By Richard Bideau
Yorkshire district together with cycling team Vive Le Velo are promoting a new 12 hour event in 2023. A lot of work is being done to widen the appeal of what has become something of a niche event. I’m told that there are already a good number of entries, particulary from triathletes. To help raise awareness of this rather special type of time trial I’ll share some of my own experiences on this post.
CTT entries for the event are here.
There is also a facebook page with up-to-date information on the course.
Format of a 12 hour time trial
Sometimes known as the half-day event, the 12 hour differs from the fixed standard distances in that instead of being a specified distance, the time trial is for a fixed duration. The beginning is the same as for any time trial with riders setting off at one minute intervals from a specified start location. The finish is a little different. A ‘finishing circuit’ is used during the final hours. This is a section of road of no less than 10 miles in length that is covered repeatedly. Instead of having a single finish timekeeper, there are many, distributed around the circuit and typically around 2 miles apart. When 12 hours have elapsed, the rider continues at race speed until the next timekeeper is passed. The times at which the rider passed this timekeeper and the preceeding one are used to generate the result. As the distance to each of these two timekeepers is known from the course measurement and the number of laps of the finishing circuit completed, the distance that the rider completed in exactly 12 hours is estimated by linear interpolation. Between the start and the finishing circuit events typically use a number of different circuits, the riders being directed by marshals as to when to move to the next circuit.

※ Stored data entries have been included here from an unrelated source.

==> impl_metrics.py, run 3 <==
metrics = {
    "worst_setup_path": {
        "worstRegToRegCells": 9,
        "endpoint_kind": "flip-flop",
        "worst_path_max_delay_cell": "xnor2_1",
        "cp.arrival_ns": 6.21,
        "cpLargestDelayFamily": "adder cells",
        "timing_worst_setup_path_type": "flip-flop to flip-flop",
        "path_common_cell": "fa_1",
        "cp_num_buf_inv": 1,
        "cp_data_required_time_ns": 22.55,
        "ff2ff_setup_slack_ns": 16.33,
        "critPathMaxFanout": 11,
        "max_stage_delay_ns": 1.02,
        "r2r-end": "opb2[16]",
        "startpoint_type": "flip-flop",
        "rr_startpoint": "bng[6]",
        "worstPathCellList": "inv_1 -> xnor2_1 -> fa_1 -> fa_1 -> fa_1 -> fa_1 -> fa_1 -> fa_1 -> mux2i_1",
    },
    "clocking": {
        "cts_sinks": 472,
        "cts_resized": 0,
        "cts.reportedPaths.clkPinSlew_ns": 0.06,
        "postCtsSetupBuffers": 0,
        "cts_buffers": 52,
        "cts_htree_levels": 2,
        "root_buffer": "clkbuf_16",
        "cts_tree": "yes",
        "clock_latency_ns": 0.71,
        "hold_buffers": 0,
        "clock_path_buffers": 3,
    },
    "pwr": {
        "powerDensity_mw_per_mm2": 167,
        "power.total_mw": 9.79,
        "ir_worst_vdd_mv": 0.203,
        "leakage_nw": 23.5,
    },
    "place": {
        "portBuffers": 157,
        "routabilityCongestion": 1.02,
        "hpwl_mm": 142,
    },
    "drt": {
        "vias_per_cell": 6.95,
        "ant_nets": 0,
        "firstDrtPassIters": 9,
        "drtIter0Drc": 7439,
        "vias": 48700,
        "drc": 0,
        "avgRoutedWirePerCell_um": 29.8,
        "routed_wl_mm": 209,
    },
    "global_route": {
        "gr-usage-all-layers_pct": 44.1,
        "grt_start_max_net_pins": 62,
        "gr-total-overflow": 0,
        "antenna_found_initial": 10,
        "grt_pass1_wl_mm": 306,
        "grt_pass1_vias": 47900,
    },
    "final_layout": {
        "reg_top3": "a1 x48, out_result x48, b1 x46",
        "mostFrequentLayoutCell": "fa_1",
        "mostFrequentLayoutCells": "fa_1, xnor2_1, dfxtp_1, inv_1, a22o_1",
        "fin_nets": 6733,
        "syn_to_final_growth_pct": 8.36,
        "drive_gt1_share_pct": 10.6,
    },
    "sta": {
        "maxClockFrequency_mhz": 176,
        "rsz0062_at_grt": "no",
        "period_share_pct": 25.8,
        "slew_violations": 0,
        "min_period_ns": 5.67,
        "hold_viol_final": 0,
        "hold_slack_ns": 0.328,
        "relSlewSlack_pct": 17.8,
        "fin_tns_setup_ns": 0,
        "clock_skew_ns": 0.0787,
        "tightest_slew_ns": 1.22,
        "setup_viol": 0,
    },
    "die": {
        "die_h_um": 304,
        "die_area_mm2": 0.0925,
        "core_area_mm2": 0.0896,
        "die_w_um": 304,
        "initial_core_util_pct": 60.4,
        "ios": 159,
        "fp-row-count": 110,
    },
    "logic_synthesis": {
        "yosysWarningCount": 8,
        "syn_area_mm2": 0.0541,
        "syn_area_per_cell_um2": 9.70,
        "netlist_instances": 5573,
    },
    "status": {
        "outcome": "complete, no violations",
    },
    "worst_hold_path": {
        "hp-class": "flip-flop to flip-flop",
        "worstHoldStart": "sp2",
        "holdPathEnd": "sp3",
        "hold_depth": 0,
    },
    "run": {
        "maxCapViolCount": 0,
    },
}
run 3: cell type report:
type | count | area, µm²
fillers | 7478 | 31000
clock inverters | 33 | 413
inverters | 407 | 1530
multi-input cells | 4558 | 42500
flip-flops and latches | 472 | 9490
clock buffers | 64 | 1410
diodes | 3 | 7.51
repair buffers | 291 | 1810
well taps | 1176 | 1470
This design comes from an exercise in tuning for small area, a short achievable clock period and few clock cycles per item on the open sky130 flow, not from production work. In this exercise RTL edits were held to simulation tests only and were not proved equivalent to the original.

## exp/xenon
// tk_sha512
module tk_sha512 (
    input  wire         clk,
    input  wire         rst,         
    input  wire         in_valid,
    output wire         in_ready,
    input  wire [63:0]  in_data,
    input  wire         in_first,
    output reg          out_valid,
    output wire [511:0] digest
);
    localparam [63:0] IV0 = 64'h6a09e667f3bcc908,
                      IV1 = 64'hbb67ae8584caa73b,
                      IV2 = 64'h3c6ef372fe94f82b,
                      IV3 = 64'ha54ff53a5f1d36f1,
                      IV4 = 64'h510e527fade682d1,
                      IV5 = 64'h9b05688c2b3e6c1f,
                      IV6 = 64'h1f83d9abfb41bd6b,
                      IV7 = 64'h5be0cd19137e2179;
    reg        run;           
    reg        fin;           
    reg        hw0;           
    reg        first_n;       
    reg        first_c;       
    reg [6:0]  t;             
    reg [6:0]  tk;            
    reg [6:0]  tn;            
    reg [63:0] kc;            
    reg [63:0] r0, r1, r2, r3, q0, q1, q2, q3;
    reg [63:0] a, b, c, d, e, f, g, h;
    reg [63:0] s1r, chr;
    reg [63:0] p;
    reg [1023:0] wv;
    assign digest = {r3, r2, r1, r0, q3, q2, q1, q0};
    wire t_le13 = (t <= 7'd13);
    wire t_79   = (t == 7'd79);
    wire idle   = !run && !fin;
    wire pre    = (fin || idle) && hw0;       
    assign in_ready = (run && (t_le13 || t_79)) || fin || idle;
    wire accept = in_valid && in_ready;
    wire take_w0 = accept && !pre && !(run && t_le13);   
    wire start  = accept && pre;              
    wire adv    = run && (!t_le13 || in_valid);
    wire sched  = run && (t >= 7'd14) && (t <= 7'd77);
    wire ring   = (run && (t >= 7'd77)) || fin;
    wire ld_iv  = pre && first_n;
    function [63:0] sk_add(input [63:0] x, input [63:0] y);
        reg [63:0] gg, pp, g2, p2;
        integer i, l;
        begin
            gg = x & y;
            pp = x ^ y;
            for (l = 0; l < 6; l = l + 1) begin
                g2 = gg; p2 = pp;
                for (i = 0; i < 64; i = i + 1)
                    if (i & (1 << l)) begin
  ...
For scale: about 10000 cells after synthesis, roughly 2300 flip-flops, roughly 0.12 mm2 of cells after synthesis.
==> flow/config.mk <==
export PLATFORM = sky130hd
export DESIGN_NAME = tk_sha512
export DESIGN_NICKNAME = tk_sha512
export VERILOG_FILES = /design/flow/design.v
export SDC_FILE = /design/flow/constraint.sdc
export NUM_CORES = 4
export LEC_CHECK = 0
export CAP_MARGIN = 20
export CORE_MARGIN = 2
export CORE_UTILIZATION = 50
export PLACE_DENSITY = 0.65
export SETUP_SLACK_MARGIN = 5
export SLEW_MARGIN = 20
export SYNTH_MEMORY_MAX_BITS = 16384
==> flow/constraint.sdc <==
create_clock -name core_clock -period 10.0 [get_ports {clk}]
set_input_delay 2.0000 -clock core_clock [delete_from_list [all_inputs] [get_ports {clk}]]
set_output_delay 2.0000 -clock core_clock [all_outputs]
set_load 0.01 [all_outputs]
run.sh (not shown) runs the stock make flow with config.mk's settings and CLKGATE_MAP_FILE= SYNTH_SCRIPT=/design/flow/synth_recipe.tcl, a recipe that flattens the netlist after the stock synthesis.
exp/xenon has completed all stages; timing, DRC and antenna checks passed.
Testbench counts of exp/xenon, summed over its fixed seeds: cycles 31,128, blocks 384.
Source: an optimization exercise on an open RTL-to-GDS flow (aim: small area and a short achievable clock period). Production flows keep margins and buffers that such runs may drop.
Power figures rest on the tool's default switching activity, not on a simulated workload.

Setup of the previous run:
==> flow/design.v (excerpt) <==
module red_combine (
    input  wire        clk,
    input  wire        rst,
    input  wire        in_valid,
    input  wire [31:0] in_a,
    input  wire [31:0] in_b,
    input  wire [1:0]  in_op,
    input  wire [1:0]  in_rmode,
    input  wire [15:0] in_rand,
    output reg         out_valid,
    output reg  [31:0] out_res
);
Size in the first run: about 2200 cells after synthesis.
==> module red_combine, before the edit <==
module red_combine (
    input  wire        clk,
    input  wire        rst,
    input  wire        in_valid,
    input  wire [31:0] in_a,
    input  wire [31:0] in_b,
    input  wire [1:0]  in_op,
    input  wire [1:0]  in_rmode,
    input  wire [15:0] in_rand,
    output reg         out_valid,
    output reg  [31:0] out_res
);
    wire a_e0   = ~|in_a[30:23];
    wire b_e0   = ~|in_b[30:23];
    wire a_emax = &in_a[30:23];
    wire b_emax = &in_b[30:23];
    wire a_mz   = ~|in_a[22:0];
    wire b_mz   = ~|in_b[22:0];
    wire a_nan  = a_emax & ~a_mz;
    wire b_nan  = b_emax & ~b_mz;
    wire a_inf  = a_emax & a_mz;
    wire b_inf  = b_emax & b_mz;
    wire sa = in_a[31];
    wire sb = in_b[31];
    wire is_mm  = in_op[0] ^ in_op[1];
    wire is_max = in_op[1];
    wire [7:0] r_ab, r_ba;
    add_bk #(8) u_dab (.a(in_a[30:23]), .b(~in_b[30:23]), .c(1'b1), .y(r_ab));
    add_bk #(8) u_dba (.a(in_b[30:23]), .b(~in_a[30:23]), .c(1'b1), .y(r_ba));
    wire [7:0] d_ab = a_e0 ? 8'd0 : b_e0 ? in_a[30:23] - 8'd1 : r_ab;
    wire [7:0] d_ba = b_e0 ? 8'd0 : a_e0 ? in_b[30:23] - 8'd1 : r_ba;
    wire gt_hi, gt_lo;
    gt_t #(16) u_gth (.a(in_b[30:15]), .b(in_a[30:15]), .gt(gt_hi));
    gt_t #(15) u_gtl (.a(in_b[14:0]), .b(in_a[14:0]), .gt(gt_lo));
    wire eq_hi = (in_b[30:15] == in_a[30:15]);
    wire pick_a_gt = b_nan | (~a_nan & (sa ^ is_max ^ ~(sa ^ sb)));
    wire pick_a_le = b_nan | (~a_nan & (sa ^ is_max));
    reg        v1;
    reg [31:0] a, b;
    reg        sel_gt, sel_le, gt_hi1, eq_hi1, gt_lo1, sub, zero_small, nan1, rtz1, stoc1;
    reg [5:0]  sh_ab, sh_ba;
    reg [15:0] rnd1;
    always @(posedge clk) begin
        v1         <= ~rst & in_valid;
        a          <= in_a;
        b          <= in_b;
        sel_gt     <= is_mm ? ~pick_a_gt : 1'b1;
        sel_le     <= is_mm ? ~pick_a_le : 1'b0;
        gt_hi1     <= gt_hi;
        eq_hi1     <= eq_hi;
        gt_lo1     <= gt_lo;
        sub        <= (sa ^ sb) & ~is_mm;
        zero_small <= is_mm | a_inf | b_inf;
        nan1       <= is_mm ? (a_nan & b_nan) : (a_nan | b_nan | (a_inf & b_inf & (sa ^ sb)));
        rtz1       <= (in_rmode == 2'd1);
        stoc1      <= (in_rmode == 2'd2);
        sh_ab      <= (|d_ab[7:6]) ? 6'd63 : d_ab[5:0];
        sh_ba      <= (|d_ba[7:6]) ? 6'd63 : d_ba[5:0];
        rnd1       <= in_rand;
    end
    wire gt_ba = gt_hi1 | (eq_hi1 & gt_lo1);       
    wire sel_b = gt_ba ? sel_gt : sel_le;
    wire a1_e0 = ~|a[30:23];
    wire b1_e0 = ~|b[30:23];
    wire [31:0] bg    = sel_b ? b : a;
    wire [22:0] sm_m  = sel_b ? a[22:0] : b[22:0];
    wire        sm_h  = sel_b ? ~a1_e0 : ~b1_e0;
    wire        bg_e0 = sel_b ? b1_e0 : a1_e0;
    wire [7:0]  e_big = {bg[30:24], bg[23] | bg_e0};
    wire [23:0] m_big = {~bg_e0, bg[22:0]};
    wire [23:0] m_sm  = zero_small ? 24'd0 : {sm_h, sm_m};
    wire [5:0]  sh    = sel_b ? sh_ba : sh_ab;
    wire [41:0] y;
    s1_align u_align(.m_sm(m_sm), .sh(sh), .y(y));
    wire [42:0] r1;
    s1_add u_add(.m_big(m_big), .y(y), .sub(sub), .r1(r1));
    reg        v2;
    reg [42:0] r;
    reg [7:0]  eb2;
    reg        sg2, nan2, sub2, inf2, rtz2, stoc2;
    reg [15:0] rnd2;
    always @(posedge clk) begin
        v2    <= ~rst & v1;
        r     <= r1;
        eb2   <= e_big;
        sg2   <= bg[31];
        nan2  <= nan1;
        sub2  <= sub;
        rtz2  <= rtz1;
        stoc2 <= stoc1;
        inf2  <= zero_small | ~rtz1;
        rnd2  <= rnd1;
    end
    wire [23:0] n; wire [15:0] d; wire st; wire [4:0] lz;
    s2_norm u_norm(.r(r), .eb2(eb2), .n(n), .d(d), .st(st), .lz(lz));
    wire [31:0] result;
    s2_round u_round(.r(r), .eb2(eb2), .n(n), .d(d), .st(st), .lz(lz), .rnd2(rnd2), .stoc2(stoc2), .rtz2(rtz2), .inf2(inf2), .nan2(nan2), .sg2(sg2), .sub2(sub2), .result(result));
    always @(posedge clk) begin
        out_valid <= ~rst & v2;
        out_res   <= result;
    end
endmodule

Regulations regarding 12 hour courses are covered by CTT regulation number 35.
Good pacing is essential for sucess in all types of time trial. For the 12 hour it is especially difficult to get right because few riders have much experience of efforts of that duration. My own experience is consistent with other riders that I have spoken with – a 12 hour is ridden in zone 2, ‘endurance’ level.
For each of the 12s I have ridden, I have targeted a power of 70% FTP and that has seemed about right. This power level feels extremely easy in the first few hours – certainly the first 100 miles seems almost like cheating when compared to a 100 mile event. However, the same power in the final hours on the finishing circuit feels extremely hard to sustain.
When planning my first 12 hour, I did some basic energy calculations to help me understand how much I needed to eat.
The figures are rather daunting: at my target power the energy I was to push through the cranks would exceed 10000 kJ. In round numbers this meant I would burn around 10000kcal (it just so happens that the typical energy conversion efficiency of a trained athlete is the same as the 0.238 conversion factor between calories and Joules).
10000 kcal! That is a lot of food! Too much in fact. During excercise the maximum amount of ingested carbohydrate that the body can process is typically around 90g per hour, equivalent to approximately 340kcal per hour, or around 4000kcal over 12 hours. That leaves a big deficit. It is likely to be even worse as the 90g per hour fails to take into account the many factors that affect ability to eat after hours of riding. My own experince is that eating in the final hours is out of the question.
Clearly, a lot of energy has to come from stored fat. Nonetheless, it is essential to make as much use of additional food as possible.